Todd Lickliter, fired in March by Iowa, is one of 31 coaches to lose their job this season. Lickliter was 38-58 in three seasons in Iowa City, but he's not walking away empty-handed.
Lickliter’s severance agreement calls for the school to pay $600,000 for each of the four years remaining on his contract, even if he gets another job.
He's not alone in cashing in after getting canned.
An analysis by Bloomberg of 51 public universities in the six largest conferences found that schools paid $38.6 million in severance costs for the fiscal year ending June 30, 2009, compared with $18 million in the fiscal year ending June 30, 2007. In the past three years, universities have paid more than $79.5 million to fire coaches and athletic department administrators.

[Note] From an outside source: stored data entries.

### config.mk
export PLATFORM = sky130hd
export DESIGN_NAME = irq_pending_ctrl
export DESIGN_NICKNAME = d
export VERILOG_FILES = /design/src/rtl/irq_pending_ctrl.sv
export SDC_FILE = /design/constraint.sdc
export NUM_CORES = 1
export LEC_CHECK = 0
export ABC_AREA = 1
export CORE_AREA = 2 2 50 52
export DETAILED_ROUTE_END_ITERATION = 6
export DIE_AREA = 0 0 52 54
export GPL_TIMING_DRIVEN = 0
export PLACE_DENSITY_LB_ADDON = 0.12
export SLEW_MARGIN = 30
export SYNTH_ARGS = -nofsm -noshare
export SYNTH_HDL_FRONTEND = slang
export SYNTH_SLANG_ARGS = --single-unit
### constraint.sdc
create_clock -name clk -period 1.7 [get_ports clk]
set_clock_uncertainty 0.05 [all_clocks]
set_input_delay 0.34 -clock clk [delete_from_list [all_inputs] [get_ports clk]]
set_output_delay 0.34 -clock clk [all_outputs]
set_load 0.02 [all_outputs]
### src/rtl/irq_pending_ctrl.sv
// rtl/irq_pending_ctrl.sv - interrupt pending register and grant handshake in front of prenc83
//
// Captures request events into a pending register and drives the masked
// pending vector into an external 8-to-3 priority encoder. It takes the
// encoder's code/idle back and presents the winning line on a valid/ack
// handshake. On acknowledge it clears the granted pending bit.
//
// Parameters
//   EDGE       1 = rising-edge capture of req, 0 = level capture
//
// Ports
//   clk        in   1  system clock, rising edge
//   reset      in   1  synchronous, active-high reset
//   req        in   8  request lines, synchronous to clk
//   mask       in   8  per-line enable, 1 = enabled
//   pend       out  8  masked pending vector, feeds encoder A[7:0]
//   code       in   3  encoder Y[2:0], combinational from pend
//   idle       in   1  encoder Idle, 1 when pend is all zero
//   irq_valid  out  1  grant valid
//   irq_code   out  3  granted line index, stable while irq_valid=1
//   irq_ack    in   1  consumer accepts grant, only honoured in REQ

module irq_pending_ctrl #(
  parameter int EDGE = 1
) (
  input  logic       clk,
  input  logic       reset,
  input  logic [7:0] req,
  input  logic [7:0] mask,
  output logic [7:0] pend,
  input  logic [2:0] code,
  input  logic       idle,
  output logic       irq_valid,
  output logic [2:0] irq_code,
  input  logic       irq_ack
);

  localparam logic ST_IDLE = 1'b0;
  localparam logic ST_REQ  = 1'b1;

  logic       state;
  logic [7:0] req_q;
  logic [7:0] pending;
  logic [7:0] ev;
  logic [7:0] clr;
  logic [7:0] pending_next;
  logic       accept;

  // req_q keeps tracking req even while reset is asserted, so a line that
  // is already high when reset releases is not mistaken for a new edge.
  always_ff @(posedge clk) begin
    req_q <= req;
  end

  generate
    if (EDGE != 0) begin : g_edge
      assign ev = req & ~req_q;
    end else begin : g_level
      assign ev = req;
    end
  endgenerate

  assign accept = (state == ST_REQ) && irq_ack;

  // The clear term is applied before the set term, so an event arriving on
  // the granted line in the ack cycle keeps that line pending.
  always_comb begin
    clr = 8'h00;
    if (accept) begin
      clr = 8'h01 << irq_code;
    end
    pending_next = (pending & ~clr) | ev;
  end

  always_ff @(posedge clk) begin
    if (reset) begin
      pending <= 8'h00;
    end else begin
      pending <= pending_next;
    end
  end

  // Masked lines stay in the pending register and reappear once unmasked.
  assign pend = pending & mask;

  // The grant decision uses the encoder's idle, never code==0, because
  // code 0 is a legitimate winner (line 0). Once in REQ the code is frozen
  // until ack, whatever happens to pend in the meantime.
  always_ff @(posedge clk) begin
    if (reset) begin
      state    <= ST_IDLE;
      irq_code <= 3'd0;
    end else begin
      case (state)
        ST_IDLE: begin
          if (!idle) begin
            irq_code <= code;
            state    <= ST_REQ;
          end
        end
        ST_REQ: begin
          // Returning to IDLE on ack forces at least one cycle with
          // irq_valid low before the next grant.
          if (irq_ack) begin
            state <= ST_IDLE;
          end
        end
        default: state <= ST_IDLE;
      endcase
    end
  end

  assign irq_valid = (state == ST_REQ);

endmodule

Word level (Yosys, flattened, before mapping)
Cells that the tools add are included.

word-level totals
  register bits after elaboration = 20
  bits of input ports = 23
  logic and storage cells = 19

operators by class
  shift-type cells = 1
  mux-type cells = 4
  bitwise logic cells = 8
  reductions and logical operators = 2

operator list
  kind                                              count
  bitwise AND 8 bit                                 3
  NOT 8 bit                                         2
  two-way mux 8 bit                                 1
  OR 8 bit                                          1
  left shift 1 x 3 -> 8 bit (first input constant)  1
  two-way mux 1 bit                                 2
  NOT 1 bit                                         2
  case mux 1 bit (2 select lines)                   1
  AND reduction 2 bit                               1
  logical AND 1 bit                                 1

Depth between registers and ports, before layout
  depth after elaboration = 5
  depth in mapped cells = 5
  mapped depth without buffers = 5

Worst setup path before layout
No wires, ideal clock.

  kind = register to register
  start point = register state, in the netlist irq_valid
  end point = register pending[2]
  library setup time = 0.119 ns
  arrival time = 0.874 ns
  data required time = 1.531 ns
  setup slack = 0.656 ns
  cell stages (with the launch flop) = 6
  path buffers = 0
  clock period less this slack = 1.044 ns
  path through = dfxtp_1 -> nand2_2 -> nor2_4 -> nand2_1 -> nand2_1 -> a21oi_1

on the way
  longest elaborated chain between the ends = 5

RTL lines
  element                 line  RTL
  from (decl)             41    logic state;
  from (signal assigned)  91    state <= ST_IDLE;
  from (signal assigned)  98    state <= ST_REQ;
  from (signal assigned)  105   state <= ST_IDLE;
  logical AND 1 bit       63    assign accept = (state == ST_REQ) && irq_ack;
  two-way mux 8 bit       69    if (accept) begin
  NOT 8 bit               72    pending_next = (pending & ~clr) | ev;
  bitwise AND 8 bit       72
  OR 8 bit                72
  to (signal assigned)    79    pending <= pending_next;
  to (decl)               43    logic [7:0] pending;

No other way between the ends.
A chain may end at the register's enable or synchronous reset.

Final worst setup path
  start point = input mask[5]
  end point = output pend[5]

on the way
  longest elaborated chain between the ends = 1

RTL lines
  element            line  RTL
  from (decl)        29    input logic [7:0] mask,
  bitwise AND 8 bit  84    assign pend = pending & mask;
  to (decl)          30    output logic [7:0] pend,

No other way between the ends.

==> reports/metrics.csv <==
stage,metric,value,unit
synth,yosys-top-cells-area,"dfxtp_1 54%, nand2_1 20%, inv_1 11%, a21oi_1 8.1%, nor2_4 3.0%",
synth,synth_top_area_cell,dfxtp_1,
synth,synth_cell_types,10,
synth,synth_mux_area_share,0,%
floorplan,num_rows,18,
placement,gp_congestion,0.6154,
timing,post-route-period-util,93.72,%
synth,netlist_area,744.5,um2
timing,tightest_slew,0.2092,ns
floorplan,boundaryPins,35,
synth,synth_top_family_by_area,simple AND/OR/NAND/NOR gates,
finish,synthToLayoutAreaGrowth,55.80,%
finish,nets,164,
outcome,status,finished clean,
power,p_leak,0.6016,nW
critical_path,critical_path_required,1.31,ns
timing,fin_tns_setup,0,ns
synth,synth-adder-area-share,0,%
floorplan,fp.dieW,52,um
drt,wl_per_cell,8.565,um
synth,syn_inst,102,
drt,first_pass_iters,3,
power,design_power_total,1.043,mW
synth,synth_compound_area_share,8.067,%
floorplan,die_y,54,um
floorplan,initial_utilization,32.09,%
synth,synth_edf_count,0,
timing,rsz0062_at_grt,no,
clock_tree,cts_buffer_depth,2,
clock_tree,insertion_delay,0.30,ns
finish,num-fill-cells,250,
clock_tree,cts_setup_buffers,0,
power,ir_worst_vdd,622.1,uV
synth,ys.flop_type,dfxtp_1,
drt,drt-met1-wl,661,um
clock_tree,clk_pin_slew_worst_paths,0.11,ns
drt,wl_met3,90,um
timing,worst_hold_slack,0.4199,ns
drt,via_per_inst,4.041,
synth,yosys_warnings,0,
drt,wl_met2,674,um
synth,syn_nets,125,
clock_tree,clock-root-buffer,clkbuf_4,
timing,maxSlewHeadroom,86.11,%
placement,dpl.hpwl,1.123,mm
placement,port_buffers,34,
timing,setup_viol,0,
finish,antennaDiodeCount,0,
timing,hold_viol,0,
floorplan,core-area,0.002320,mm2
synth,synth_commonest_cells,"40 x nand2_1, 21 x inv_1, 20 x dfxtp_1",
synth,yosys.area_share.xor_xnor,0,%
global_route,grt_max_degree,13,
clock_tree,h-tree-depth,1,
drt,drc_errors,0,
global_route,first_global_vias,602,
job,cap_violations,0,
power,power_density,898.8,mW/mm2
critical_path,cp-end-kind,primary output,
critical_path,critPathKind,in -> out,
clock_tree,cts_hold_buf,0,
clock_tree,cts_made_buffers,3,
clock_tree,cts_tree,done,
global_route,overflow,0,
critical_path,worst_ep_arrival_time,1.20,ns
critical_path,start_kind,primary input,
synth,avgSynthCellArea,7.299,um2
finish,drive_gt1_share,7.143,%
timing,max_freq,627.7,MHz
synth,ys_seq_elements,20,
drt,top_layer,met4,
floorplan,dieArea,0.002808,mm2
critical_path,path_max_fanout,1,
drt,vias,687,
synth,synth_top_area_share,53.78,%
drt,finalWirelength,1.456,mm
synth,ys_seq_area_share,53.78,%
timing,maxSlewViolCount,0,
global_route,grt_pass1_wl,2.415,mm
drt,drtIter0Drc,6,
drt,drtAntennaViolNets,0,
synth,synth-async-reset-ratio,0,%
synth,synth_simple_gate_area_share,26.39,%
worst_hold_path,hp-class,reg -> reg,
clock_tree,cts_sinks,20,
global_route,track_usage,12.06,%
timing,finalCriticalPeriod,1.593,ns
global_route,antenna_found_initial,0,
synth,synth.most_common_cell,nand2_1,
finish,fin_util,50.00,%
-- critical path: stages --
cell             delay [ns]
clkdlybuf4s50_1        0.45
nand2_1                0.05
inv_1                  0.04
dlygate4sd2_1          0.32
-- routing by layer --
layer	GRT usage [%]	vias up
met3	2.500	4
met2	19.62	20
li1	-	376
met5	0	-
met1	13.90	287
met4	9.211	0
-- power breakdown --
group,internal [mW],total [mW],leakage (nW),switching [mW]
Sequential,0.498,0.515,0.167,0.0170
Combinational,0.0787,0.143,0.407,0.0641
Clock,0.238,0.385,0.0279,0.147
Total,0.815,1.04,0.602,0.228
-- timing repair --
item                                    4_1_cts  5_1_grt
endpoints found under the setup margin       12        0
resized for setup                            12        0
hold endpoints to repair                      0        0
-- flip-flops by register name, summed over array words and instances (netlist names) --
name	flops
req_q	8
pending	8
irq_code	3
irq_valid	1
-- cells in the final DEF (no fill, tap or decap) --
master,count
dlygate4sd2_1,12
nor2_4,2
inv_1,21
a21oi_1,12
buf_2,1
nand2_1,40
clkdlybuf4s50_1,22
nor2_2,1
clkbuf_4,3
inv_2,1
bufinv_16,1
dfxtp_1,20
nand2_2,1
nor2_1,3
-- path summary, 6_finish.rpt --
path / cells after the start / end / slack (ns) / startpoint
worst max-delay path: 4 / pend[5] / 0.11 / mask[5]
worst min register to register: 2 / pending[3] / 0.42 / pending[3]
worst min-delay path: 2 / pending[3] / 0.42 / pending[3]
worst max register to register: 5 / pending[3] / 0.73 / irq_valid
-- cells by family (layout without fill, tap and decap cells) --
group | after synthesis | after routing
buffers and inverters | 23 | 61
AO/OA/AOI/OAI | 12 | 12
AND/OR/NAND/NOR | 47 | 47
flip-flops | 20 | 20
-- stage by stage --
stage / area (um2) / instances / setup WS (ns)
floorplan: 744.5 / 102 / 0.6564
finish: 1160 / 170 / 0.1068
global placement: 1122 / 166 / -0.1615
CTS: 1160 / 170 / 0.1035
global route: 1160 / 170 / 0.04496
detailed placement: 1122 / 166 / -0.1686
-- layout make-up --
cell class | instances | area (um2) | share of cell area [%]
sequential | 20 | 400.4 | 34.52
inverter | 22 | 82.58 | 7.120
multi-input combinational | 59 | 256.5 | 22.11
clock buffer | 3 | 22.52 | 1.942
clock inverter | 1 | 30.03 | 2.589
tap | 30 | 37.54 | 3.236
timing repair buffer | 34 | 325.3 | 28.05
buffer | 1 | 5.005 | 0.4315
No activity file was read; power rests on OpenSTA's default activity.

Tennessee spent $7 million, Auburn $6.8 million and Nebraska $6.6 million in the three-year period.
While the cost of firing coaches has increased, so has the cost of hiring them. Bloomberg reports that the expense for coaches' salaries, benefits and bonuses increased 22% the past three years, while athletic department revenue rose an average of 11%.
Departments are leaning more on donors to help pay the freight. Between 2007 and 2009, donors paid $49.1 million toward coaches' salaries, or about 3% of the $1.53 billion total, according to university records.